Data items
=== Begin Enclosure ===
<file path="config.mk">
export PLATFORM = sky130hd
export DESIGN_NAME = condicionador_botoes
export DESIGN_NICKNAME = d
export VERILOG_FILES = /design/src/rtl/condicionador_botoes_pkg.sv /design/src/rtl/condicionador_botoes_sincroniza_filtra.sv /design/src/rtl/condicionador_botoes.sv
export SDC_FILE = /design/constraint.sdc
export NUM_CORES = 1
export LEC_CHECK = 0
export BUFFER_PORTS_ARGS = -buffer_cell sky130_fd_sc_hd__buf_2
export CORE_MARGIN = 3
export CORE_UTILIZATION = 40
export CTS_BUF_LIST = sky130_fd_sc_hd__clkbuf_8
export DETAILED_ROUTE_END_ITERATION = 7
export SYNTH_ARGS = -nofsm -noshare
export SYNTH_HDL_FRONTEND = slang
export SYNTH_SLANG_ARGS = --single-unit
</file>
<file path="constraint.sdc">
create_clock -name clock -period 2.3 [get_ports clock]
set_input_delay 0.23 -clock clock [delete_from_list [all_inputs] [get_ports clock]]
set_output_delay 0.23 -clock clock [all_outputs]
set_load 0.02 [all_outputs]
</file>
<file path="src/rtl/condicionador_botoes_pkg.sv">
// Shared types for the button conditioner: FSM state encoding, default width
// and the one-hot test used to validate a stable press.
package botoes_pkg;

    localparam int N_BOTOES_PADRAO = 4;

    typedef enum logic [2:0] {
        OCIOSO       = 3'd0,
        FILTRA_PRESS = 3'd1,
        PRESSIONADO  = 3'd2,
        FILTRA_SOLTA = 3'd3,
        REJEITADO    = 3'd4
    } estado_t;

    // Callers zero-extend their vector to 32 bits; at most 32 buttons supported.
    function automatic logic eh_one_hot(input logic [31:0] v);
        return (v != 32'd0) && ((v & (v - 32'd1)) == 32'd0);
    endfunction

endpackage

</file>
<file path="src/rtl/condicionador_botoes_sincroniza_filtra.sv">
// Input synchroniser plus stability counter; flags when the synchronised
// sample has held the same value for CICLOS_ESTAVEL cycles.
module sincroniza_filtra
    import botoes_pkg::*;
#(
    parameter int N_BOTOES       = N_BOTOES_PADRAO,
    parameter int CICLOS_ESTAVEL = 50000,
    parameter int SYNC_ESTAGIOS  = 2
) (
    input  logic                i_clock,
    input  logic                i_reset,
    input  logic [N_BOTOES-1:0] i_botoes_brutos,
    output logic [N_BOTOES-1:0] o_amostra,
    output logic                o_estavel
);

    localparam int CW = $clog2(CICLOS_ESTAVEL);
    localparam logic [CW-1:0] CONT_MAX = CW'(CICLOS_ESTAVEL - 1);

    logic [SYNC_ESTAGIOS-1:0][N_BOTOES-1:0] r_sync;
    logic [CW-1:0]                          r_cont;

    // The counter compares the value about to enter the last stage with the
    // current one, so r_cont always describes the amostra being presented:
    // estavel can never be asserted alongside a freshly changed sample.
    always_ff @(posedge i_clock) begin
        if (!i_reset) begin
            r_sync <= '0;
            r_cont <= '0;
        end else begin
            r_sync <= {r_sync[SYNC_ESTAGIOS-2:0], i_botoes_brutos};
            if (r_sync[SYNC_ESTAGIOS-2] != r_sync[SYNC_ESTAGIOS-1])
                r_cont <= '0;
            else if (r_cont != CONT_MAX)
                r_cont <= r_cont + CW'(1);
        end
    end

    assign o_amostra = r_sync[SYNC_ESTAGIOS-1];
    assign o_estavel = (r_cont == CONT_MAX);

endmodule

</file>
<file path="src/rtl/condicionador_botoes.sv">
// Button conditioner: sync/debounce, one-hot validation and move strobe.
// Optional BOTOES_CONTADOR_EN adds an 8-bit accepted-move counter output.
module condicionador_botoes
    import botoes_pkg::*;
#(
    parameter int N_BOTOES       = N_BOTOES_PADRAO,
    parameter int CICLOS_ESTAVEL = 50000,
    parameter int SYNC_ESTAGIOS  = 2
) (
    input  logic                clock,
    input  logic                reset,
    input  logic [N_BOTOES-1:0] botoes_brutos,
    input  logic                habilita,
    output logic [N_BOTOES-1:0] botoes,
    output logic                jogada_feita,
    output logic                ocupado,
    output logic                erro_multiplo,
    output logic [2:0]          db_estado
`ifdef BOTOES_CONTADOR_EN
    ,
    output logic [7:0]          db_num_jogadas
`endif
);

    logic [N_BOTOES-1:0] w_amostra;
    logic                w_estavel;

    sincroniza_filtra #(
        .N_BOTOES      (N_BOTOES),
        .CICLOS_ESTAVEL(CICLOS_ESTAVEL),
        .SYNC_ESTAGIOS (SYNC_ESTAGIOS)
    ) u_sincroniza_filtra (
        .i_clock        (clock),
        .i_reset        (reset),
        .i_botoes_brutos(botoes_brutos),
        .o_amostra      (w_amostra),
        .o_estavel      (w_estavel)
    );

    estado_t             r_estado, w_prox;
    logic [N_BOTOES-1:0] r_botoes, r_codigo;
    logic                r_jogada, r_erro;
    logic                w_captura, w_aceita, w_rejeita;

    always_ff @(posedge clock) begin
        if (!reset) r_estado <= OCIOSO;
        else        r_estado <= w_prox;
    end

    always_comb begin
        w_prox    = r_estado;
        w_captura = 1'b0;
        w_aceita  = 1'b0;
        w_rejeita = 1'b0;
        case (r_estado)
            OCIOSO:
                if (w_amostra != '0) w_prox = FILTRA_PRESS;
            FILTRA_PRESS:
                if (w_amostra == '0) begin
                    w_prox = OCIOSO;
                end else if (w_estavel) begin
                    if (eh_one_hot(32'(w_amostra))) begin
                        w_prox    = PRESSIONADO;
                        w_captura = 1'b1;
                        w_aceita  = habilita;
                    end else begin
                        w_prox    = REJEITADO;
                        w_rejeita = 1'b1;
                    end
                end
            PRESSIONADO:
                if (w_amostra != r_codigo) w_prox = FILTRA_SOLTA;
            REJEITADO:
                if (w_amostra == '0) w_prox = FILTRA_SOLTA;
            FILTRA_SOLTA:
                if (w_estavel && (w_amostra == '0)) w_prox = OCIOSO;
            default:
                w_prox = OCIOSO;
        endcase
    end

    // r_codigo tracks the held code even when habilita=0 leaves botoes stale,
    // so release/slide detection does not depend on whether the move counted.
    always_ff @(posedge clock) begin
        if (!reset) begin
            r_botoes <= '0;
            r_codigo <= '0;
            r_jogada <= 1'b0;
            r_erro   <= 1'b0;
        end else begin
            r_jogada <= w_aceita;
            if (w_captura) r_codigo <= w_amostra;
            if (w_aceita) begin
                r_botoes <= w_amostra;
                r_erro   <= 1'b0;
            end else if (w_rejeita) begin
                r_erro   <= 1'b1;
            end
        end
    end

`ifdef BOTOES_CONTADOR_EN
    logic [7:0] r_num_jogadas;

    always_ff @(posedge clock) begin
        if (!reset)        r_num_jogadas <= '0;
        else if (w_aceita) r_num_jogadas <= r_num_jogadas + 8'd1;
    end

    assign db_num_jogadas = r_num_jogadas;
`endif

    assign botoes        = r_botoes;
    assign jogada_feita  = r_jogada;
    assign erro_multiplo = r_erro;
    assign ocupado       = (r_estado != OCIOSO);
    assign db_estado     = r_estado;

endmodule

</file>
`src/rtl/float_pkg.sv`:
```
// Shared types and constants for the float_align operand-alignment stage.
package float_pkg;

  localparam int N         = 24;
  localparam int EXP_W     = 8;
  localparam int OP_W      = N + EXP_W;
  localparam int VEC_W     = N + 2;
  localparam int SHIFT_CAP = N + 2;
  localparam int CNT_W     = $clog2(SHIFT_CAP + 1);

  localparam logic [EXP_W-1:0] EXP_ALL_ONES = '1;

  typedef enum logic [1:0] {
    ST_IDLE   = 2'd0,
    ST_UNPACK = 2'd1,
    ST_SHIFT  = 2'd2,
    ST_DONE   = 2'd3
  } state_t;

  typedef struct packed {
    logic             sign;
    logic [EXP_W-1:0] exp;
    logic [N-1:0]     mant;
  } unpacked_t;

  // Denormals get hidden bit 0 and effective exponent 1.
  function automatic unpacked_t unpack(input logic [OP_W-1:0] op);
    unpacked_t u;
    u.sign = op[OP_W-1];
    u.exp  = (op[OP_W-2 -: EXP_W] == '0) ? EXP_W'(1) : op[OP_W-2 -: EXP_W];
    u.mant = {op[OP_W-2 -: EXP_W] != '0, op[N-2:0]};
    return u;
  endfunction

endpackage

```
`src/rtl/float_sticky_shifter.sv`:
```
// {mant, G, R, S} right-shifter with shift count; serial by default,
// single-cycle barrel form when FLOAT_ALIGN_BARREL_EN is defined.
module float_sticky_shifter
  import float_pkg::*;
(
  input  logic             i_clk,
  input  logic             i_rst_n,
  input  logic             i_load,
  input  logic             i_shift,
  input  logic [N-1:0]     i_mant,
  input  logic [CNT_W-1:0] i_count,
  output logic [N-1:0]     o_mant,
  output logic             o_g,
  output logic             o_r,
  output logic             o_s,
  output logic             o_last
);

  logic [VEC_W-1:0] r_vec;
  logic             r_s;
  logic [CNT_W-1:0] r_count;

`ifdef FLOAT_ALIGN_BARREL_EN
  logic [VEC_W-1:0] w_lost;

  // Bits that fall off the bottom of {mant, G, R} feed the sticky bit.
  assign w_lost = r_vec & ~({VEC_W{1'b1}} << r_count);
  assign o_last = 1'b1;

  always_ff @(posedge i_clk or negedge i_rst_n) begin
    if (!i_rst_n) begin
      r_vec   <= '0;
      r_s     <= 1'b0;
      r_count <= '0;
    end else if (i_load) begin
      r_vec   <= {i_mant, 2'b00};
      r_s     <= 1'b0;
      r_count <= i_count;
    end else if (i_shift) begin
      r_vec   <= r_vec >> r_count;
      r_s     <= r_s | (|w_lost);
      r_count <= '0;
    end
  end
`else
  assign o_last = (r_count == CNT_W'(1));

  always_ff @(posedge i_clk or negedge i_rst_n) begin
    if (!i_rst_n) begin
      r_vec   <= '0;
      r_s     <= 1'b0;
      r_count <= '0;
    end else if (i_load) begin
      r_vec   <= {i_mant, 2'b00};
      r_s     <= 1'b0;
      r_count <= i_count;
    end else if (i_shift) begin
      r_vec   <= r_vec >> 1;
      r_s     <= r_s | r_vec[0];
      r_count <= r_count - 1'b1;
    end
  end
`endif

  assign o_mant = r_vec[VEC_W-1:2];
  assign o_g    = r_vec[1];
  assign o_r    = r_vec[0];
  assign o_s    = r_s;

endmodule

```
`src/rtl/float_align.sv`:
```
// FP adder front end: unpack, order by magnitude, align smaller mantissa with G/R/S.
// Build option FLOAT_ALIGN_BARREL_EN selects a one-cycle barrel shift instead of serial.
module float_align
  import float_pkg::*;
(
  input  logic              i_clk,
  input  logic              i_rst_n,
  input  logic [OP_W-1:0]   i_op_a,
  input  logic [OP_W-1:0]   i_op_b,
  input  logic              i_sub,
  input  logic              i_valid,
  output logic              o_ready,
  input  logic              i_out_ready,
  output logic              o_valid,
  output logic [N-1:0]      o_mant_big,
  output logic [N-1:0]      o_mant_small,
  output logic              o_g,
  output logic              o_r,
  output logic              o_s,
  output logic [EXP_W-1:0]  o_common_exp,
  output logic              o_sign_big,
  output logic              o_eff_sub,
  output logic              o_exp_no_dif,
  output logic              o_mant_no_dif,
  output logic              o_is_nan,
  output logic              o_is_inf,
  output logic [1:0]        o_state
);

  // Handshake: input moves when i_valid && o_ready (IDLE only), result moves
  // when o_valid && i_out_ready (DONE only); result fields hold until then.
  state_t            r_state, w_state_nxt;
  logic              r_ready;
  logic [OP_W-1:0]   r_op_a, r_op_b;
  logic              r_sub;
  logic [N-1:0]      r_mant_big;
  logic [EXP_W-1:0]  r_common_exp;
  logic              r_sign_big, r_eff_sub, r_exp_no_dif, r_mant_no_dif, r_is_nan, r_is_inf;

  unpacked_t         w_a, w_b;
  logic              w_b_big, w_sign_b_eff, w_big_sign, w_eff_sub;
  logic [EXP_W-1:0]  w_big_exp, w_small_exp;
  logic [N-1:0]      w_big_mant, w_small_mant;
  logic [EXP_W:0]    w_diff;
  logic [CNT_W-1:0]  w_count;
  logic              w_a_ones, w_b_ones, w_a_frac_nz, w_b_frac_nz;
  logic              w_is_nan, w_is_inf, w_special, w_last;

  assign w_a          = unpack(r_op_a);
  assign w_b          = unpack(r_op_b);
  assign w_b_big      = {w_b.exp, w_b.mant} > {w_a.exp, w_a.mant};
  assign w_big_exp    = w_b_big ? w_b.exp  : w_a.exp;
  assign w_big_mant   = w_b_big ? w_b.mant : w_a.mant;
  assign w_small_exp  = w_b_big ? w_a.exp  : w_b.exp;
  assign w_small_mant = w_b_big ? w_a.mant : w_b.mant;

  // B's sign is taken as it enters the sum, i.e. flipped for subtraction.
  assign w_sign_b_eff = w_b.sign ^ r_sub;
  assign w_big_sign   = w_b_big ? w_sign_b_eff : w_a.sign;
  assign w_eff_sub    = w_a.sign ^ w_b.sign ^ r_sub;

  assign w_diff  = {1'b0, w_big_exp} - {1'b0, w_small_exp};
  assign w_count = (w_diff > (EXP_W+1)'(SHIFT_CAP)) ? CNT_W'(SHIFT_CAP) : w_diff[CNT_W-1:0];

  assign w_a_ones    = (r_op_a[OP_W-2 -: EXP_W] == EXP_ALL_ONES);
  assign w_b_ones    = (r_op_b[OP_W-2 -: EXP_W] == EXP_ALL_ONES);
  assign w_a_frac_nz = |r_op_a[N-2:0];
  assign w_b_frac_nz = |r_op_b[N-2:0];
  assign w_special   = w_a_ones | w_b_ones;
  assign w_is_nan    = (w_a_ones & w_a_frac_nz) | (w_b_ones & w_b_frac_nz) |
                       (w_a_ones & w_b_ones & ~w_a_frac_nz & ~w_b_frac_nz & w_eff_sub);
  assign w_is_inf    = ~w_is_nan & ((w_a_ones & ~w_a_frac_nz) | (w_b_ones & ~w_b_frac_nz));

  always_comb begin
    w_state_nxt = r_state;
    case (r_state)
      ST_IDLE:   if (i_valid && r_ready) w_state_nxt = ST_UNPACK;
      ST_UNPACK: w_state_nxt = (w_special || w_count == '0) ? ST_DONE : ST_SHIFT;
      ST_SHIFT:  if (w_last) w_state_nxt = ST_DONE;
      ST_DONE:   if (i_out_ready) w_state_nxt = ST_IDLE;
      default:   w_state_nxt = ST_IDLE;
    endcase
  end

  always_ff @(posedge i_clk or negedge i_rst_n) begin
    if (!i_rst_n) begin
      r_state <= ST_IDLE;
      r_ready <= 1'b0;
      r_op_a  <= '0;
      r_op_b  <= '0;
      r_sub   <= 1'b0;
    end else begin
      r_state <= w_state_nxt;
      r_ready <= (w_state_nxt == ST_IDLE);
      if (r_state == ST_IDLE && i_valid && r_ready) begin
        r_op_a <= i_op_a;
        r_op_b <= i_op_b;
        r_sub  <= i_sub;
      end
    end
  end

  always_ff @(posedge i_clk or negedge i_rst_n) begin
    if (!i_rst_n) begin
      r_mant_big    <= '0;
      r_common_exp  <= '0;
      r_sign_big    <= 1'b0;
      r_eff_sub     <= 1'b0;
      r_exp_no_dif  <= 1'b0;
      r_mant_no_dif <= 1'b0;
      r_is_nan      <= 1'b0;
      r_is_inf      <= 1'b0;
    end else if (r_state == ST_UNPACK) begin
      r_mant_big    <= w_big_mant;
      r_common_exp  <= w_big_exp;
      r_sign_big    <= w_big_sign;
      r_eff_sub     <= w_eff_sub;
      r_exp_no_dif  <= (w_a.exp == w_b.exp);
      r_mant_no_dif <= (w_a.mant == w_b.mant);
      r_is_nan      <= w_is_nan;
      r_is_inf      <= w_is_inf;
    end
  end

  float_sticky_shifter u_shifter (
    .i_clk   (i_clk),
    .i_rst_n (i_rst_n),
    .i_load  (r_state == ST_UNPACK),
    .i_shift (r_state == ST_SHIFT),
    .i_mant  (w_small_mant),
    .i_count (w_count),
    .o_mant  (o_mant_small),
    .o_g     (o_g),
    .o_r     (o_r),
    .o_s     (o_s),
    .o_last  (w_last)
  );

  assign o_ready       = r_ready;
  assign o_valid       = (r_state == ST_DONE);
  assign o_mant_big    = r_mant_big;
  assign o_common_exp  = r_common_exp;
  assign o_sign_big    = r_sign_big;
  assign o_eff_sub     = r_eff_sub;
  assign o_exp_no_dif  = r_exp_no_dif;
  assign o_mant_no_dif = r_mant_no_dif;
  assign o_is_nan      = r_is_nan;
  assign o_is_inf      = r_is_inf;
  assign o_state       = r_state;

endmodule

```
=== End Enclosure ===
### PROBLEM TO SOLVE:
Each line of the records above, from the first through the one containing "export CTS_BUF_LIST = sky130_fd_sc_hd__clkbuf_8", is to be retyped exactly; no other line belongs.

### EXERCISE ANSWER:
<file path="config.mk">
export PLATFORM = sky130hd
export DESIGN_NAME = condicionador_botoes
export DESIGN_NICKNAME = d
export VERILOG_FILES = /design/src/rtl/condicionador_botoes_pkg.sv /design/src/rtl/condicionador_botoes_sincroniza_filtra.sv /design/src/rtl/condicionador_botoes.sv
export SDC_FILE = /design/constraint.sdc
export NUM_CORES = 1
export LEC_CHECK = 0
export BUFFER_PORTS_ARGS = -buffer_cell sky130_fd_sc_hd__buf_2
export CORE_MARGIN = 3
export CORE_UTILIZATION = 40
export CTS_BUF_LIST = sky130_fd_sc_hd__clkbuf_8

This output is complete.